This is the new Skoda Octavia
Lighter, longer and with fewer emissions than before, it’s a TG favourite, revitalised
The Skoda Octavia isn't normally the type of car to turn up and smack you around the face with its honesty. But this budget-VW is a wonderful car. And the new one - that thing above - looks even better.
Those smart, clean lines were revised from top to bottom by design chief Jozef Kaban and his team, and yes, while there's certainly an air of a battery-farmed VW Group product, it's still unpretentious. Which is the key really.
It's 102kg less than its tubby forebear. That's roughly the weight of George Foreman when he fought Muhammad Ali in the 70s
And underneath the new suit sits a revised body. The new, third generation Skoda Octavia sits on the new MQB platform - that Lego set that will underpin many millions of VW Group products - is 90mm longer and 45mm wider, while the wheelbase has grown by 108mm, and it's all for you.

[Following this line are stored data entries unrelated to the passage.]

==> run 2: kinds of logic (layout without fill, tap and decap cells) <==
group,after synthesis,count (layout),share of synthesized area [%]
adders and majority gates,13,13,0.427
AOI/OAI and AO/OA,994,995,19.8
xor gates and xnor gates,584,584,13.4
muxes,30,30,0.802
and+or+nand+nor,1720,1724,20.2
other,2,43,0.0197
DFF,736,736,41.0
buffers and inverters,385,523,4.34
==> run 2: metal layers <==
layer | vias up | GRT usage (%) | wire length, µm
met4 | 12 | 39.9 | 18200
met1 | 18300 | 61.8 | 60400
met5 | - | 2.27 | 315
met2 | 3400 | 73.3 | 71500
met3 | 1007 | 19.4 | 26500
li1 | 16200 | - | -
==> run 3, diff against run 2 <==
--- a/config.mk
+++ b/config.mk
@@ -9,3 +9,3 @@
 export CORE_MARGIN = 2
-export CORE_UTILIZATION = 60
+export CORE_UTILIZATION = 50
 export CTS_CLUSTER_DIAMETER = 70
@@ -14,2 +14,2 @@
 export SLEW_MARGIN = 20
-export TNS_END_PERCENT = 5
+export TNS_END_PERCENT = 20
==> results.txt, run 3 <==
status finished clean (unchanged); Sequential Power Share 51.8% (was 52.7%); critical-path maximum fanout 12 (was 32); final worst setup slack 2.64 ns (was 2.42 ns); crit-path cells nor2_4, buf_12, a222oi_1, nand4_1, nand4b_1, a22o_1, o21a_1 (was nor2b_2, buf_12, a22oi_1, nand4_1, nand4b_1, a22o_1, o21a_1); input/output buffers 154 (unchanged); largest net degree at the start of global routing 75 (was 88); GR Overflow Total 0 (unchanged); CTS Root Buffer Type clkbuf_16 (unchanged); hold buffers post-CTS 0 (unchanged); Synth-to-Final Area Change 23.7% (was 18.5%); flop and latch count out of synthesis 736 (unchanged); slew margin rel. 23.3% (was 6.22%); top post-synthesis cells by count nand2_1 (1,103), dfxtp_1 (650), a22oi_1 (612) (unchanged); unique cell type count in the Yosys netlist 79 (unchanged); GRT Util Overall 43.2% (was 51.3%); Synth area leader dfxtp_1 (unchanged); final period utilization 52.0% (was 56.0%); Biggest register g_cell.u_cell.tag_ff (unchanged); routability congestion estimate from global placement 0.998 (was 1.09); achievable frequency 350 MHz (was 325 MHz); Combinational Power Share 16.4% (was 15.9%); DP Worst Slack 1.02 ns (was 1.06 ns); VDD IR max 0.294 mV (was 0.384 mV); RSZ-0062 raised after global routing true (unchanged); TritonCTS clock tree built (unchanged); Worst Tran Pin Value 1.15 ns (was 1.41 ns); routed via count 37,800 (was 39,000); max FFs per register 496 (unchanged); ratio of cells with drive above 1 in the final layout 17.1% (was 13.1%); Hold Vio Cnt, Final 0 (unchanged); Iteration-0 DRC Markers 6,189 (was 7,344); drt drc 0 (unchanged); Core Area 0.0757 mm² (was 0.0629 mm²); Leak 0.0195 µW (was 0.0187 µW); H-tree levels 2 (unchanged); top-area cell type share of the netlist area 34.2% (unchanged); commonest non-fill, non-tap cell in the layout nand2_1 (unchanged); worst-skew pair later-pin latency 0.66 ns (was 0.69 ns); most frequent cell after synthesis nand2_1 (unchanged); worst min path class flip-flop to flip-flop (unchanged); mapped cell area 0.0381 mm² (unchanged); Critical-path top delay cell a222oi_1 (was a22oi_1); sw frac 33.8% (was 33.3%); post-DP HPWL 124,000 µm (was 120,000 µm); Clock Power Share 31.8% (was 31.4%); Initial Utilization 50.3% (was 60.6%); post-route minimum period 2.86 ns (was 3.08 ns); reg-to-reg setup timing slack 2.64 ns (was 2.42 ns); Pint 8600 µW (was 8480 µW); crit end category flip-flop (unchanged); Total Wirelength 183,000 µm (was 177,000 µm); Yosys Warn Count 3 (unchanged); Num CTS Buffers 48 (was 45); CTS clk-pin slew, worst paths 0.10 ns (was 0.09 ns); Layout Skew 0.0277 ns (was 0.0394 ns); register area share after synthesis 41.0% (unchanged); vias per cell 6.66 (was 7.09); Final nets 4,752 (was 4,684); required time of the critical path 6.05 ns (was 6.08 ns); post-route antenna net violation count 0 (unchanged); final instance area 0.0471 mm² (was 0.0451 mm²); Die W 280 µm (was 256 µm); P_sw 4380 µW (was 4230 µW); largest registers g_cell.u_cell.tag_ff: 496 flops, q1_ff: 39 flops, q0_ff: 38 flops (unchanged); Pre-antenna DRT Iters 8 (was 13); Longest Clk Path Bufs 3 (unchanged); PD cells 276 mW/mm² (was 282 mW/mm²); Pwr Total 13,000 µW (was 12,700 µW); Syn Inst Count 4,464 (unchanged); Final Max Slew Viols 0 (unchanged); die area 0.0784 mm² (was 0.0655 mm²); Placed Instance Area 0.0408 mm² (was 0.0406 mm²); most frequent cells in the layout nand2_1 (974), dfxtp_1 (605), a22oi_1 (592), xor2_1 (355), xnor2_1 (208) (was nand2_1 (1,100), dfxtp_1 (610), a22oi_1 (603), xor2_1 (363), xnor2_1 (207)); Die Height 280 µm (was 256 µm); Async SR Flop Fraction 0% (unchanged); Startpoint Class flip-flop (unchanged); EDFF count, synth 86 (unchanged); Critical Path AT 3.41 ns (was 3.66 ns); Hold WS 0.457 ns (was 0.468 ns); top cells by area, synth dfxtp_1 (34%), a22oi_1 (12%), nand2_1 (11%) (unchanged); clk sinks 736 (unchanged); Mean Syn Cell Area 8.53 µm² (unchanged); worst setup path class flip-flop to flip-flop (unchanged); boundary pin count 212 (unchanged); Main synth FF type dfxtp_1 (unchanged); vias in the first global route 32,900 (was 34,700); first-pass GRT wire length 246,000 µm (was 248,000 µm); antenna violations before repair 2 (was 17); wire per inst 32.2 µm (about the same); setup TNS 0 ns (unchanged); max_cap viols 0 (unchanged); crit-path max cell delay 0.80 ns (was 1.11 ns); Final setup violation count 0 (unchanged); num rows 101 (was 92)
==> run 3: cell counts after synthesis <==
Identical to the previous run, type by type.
Source: an optimization exercise on an open RTL-to-GDS flow (aim: a short achievable clock period and few clock cycles). Production flows keep margins and buffers that such runs may drop.
The RTL was checked by simulation tests, not by an equivalence proof against the original design.
Power is estimated from default activity; no workload was simulated.

==> design.v <==
package cpu_pkg;
  typedef logic [31:0] word_t;
  typedef logic [4:0]  reg_idx_t;
  typedef logic [3:0]  byte_en_t;
  localparam word_t    RESET_PC = 32'hbfc00000;
  localparam reg_idx_t LINK_REG = 5'd31;
  localparam int       NUM_REGS = 32;
  typedef enum logic [5:0] {
    OP_SPECIAL = 6'h00,
    OP_J       = 6'h02,
    OP_JAL     = 6'h03,
    OP_BEQ     = 6'h04,
    OP_BNE     = 6'h05,
    OP_ADDIU   = 6'h09,
    OP_ANDI    = 6'h0c,
    OP_ORI     = 6'h0d,
    OP_LUI     = 6'h0f,
    OP_LB      = 6'h20,
    OP_LW      = 6'h23,
    OP_LBU     = 6'h24,
    OP_SB      = 6'h28,
    OP_SW      = 6'h2b
  } opcode_e;
  typedef enum logic [5:0] {
    FN_SLL  = 6'h00,
    FN_ADDU = 6'h21,
    FN_SUBU = 6'h23,
    FN_AND  = 6'h24,
    FN_OR   = 6'h25,
    FN_XOR  = 6'h26,
    FN_SLT  = 6'h2a,
    FN_SLTU = 6'h2b
  } funct_e;
  typedef enum logic [3:0] {
    ALU_ADD, ALU_SUB, ALU_AND, ALU_OR, ALU_XOR,
    ALU_SLT, ALU_SLTU, ALU_SLL, ALU_LUI, ALU_LINK
  } alu_op_e;
  typedef enum logic [2:0] {
    MEM_NONE, MEM_LW, MEM_LB, MEM_LBU, MEM_SW, MEM_SB
  } mem_op_e;
endpackage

The extra growth over it's predecessor has meant there's more space for your head, elbows, knees and even your chattels in the back (the boot's risen to 590-litres in volume).
It's lighter as well; 102kg less than its tubby forebear. If you want some completely unrelated cultural context, that's roughly the weight of George Foreman when he fought Muhammad Ali in the 70s for the heavyweight championship of the world.
So engines powering this sans-Foreman Octavia should be able to perform well - better than the last model's entry-level engines (they struggled with the heft). For the new Octavia, there's a 1.6-litre diesel GreenLine version emitting just 89g/km of CO2, along with three other diesel units and four petrols running all the way up to a 177bhp 1.8-litre TSI. You get the option of manual or DSG transmissions, and Skoda is working on all-wheel-drive versions too. Oh, and there's an Octavia RS "in the pipeline", which we hope is the understated gem its predecessor was...
There are some electronic nannies in the shape of an Adaptive Cruise Assistant, Light Assistant, Parking Assistant, and a future ‘traffic-sign recognition' pack just like the new S-Class's, along with keyless entry, a panoramic sunroof, touchscreen infotainment systems and loads of practicality; stuff like an ice-scraper built inside the filler cap, a warning vest holder, rubbish bin and other storage bays.
Fancy it? Or are your badge pretentions just too strong to sway from an actual VW?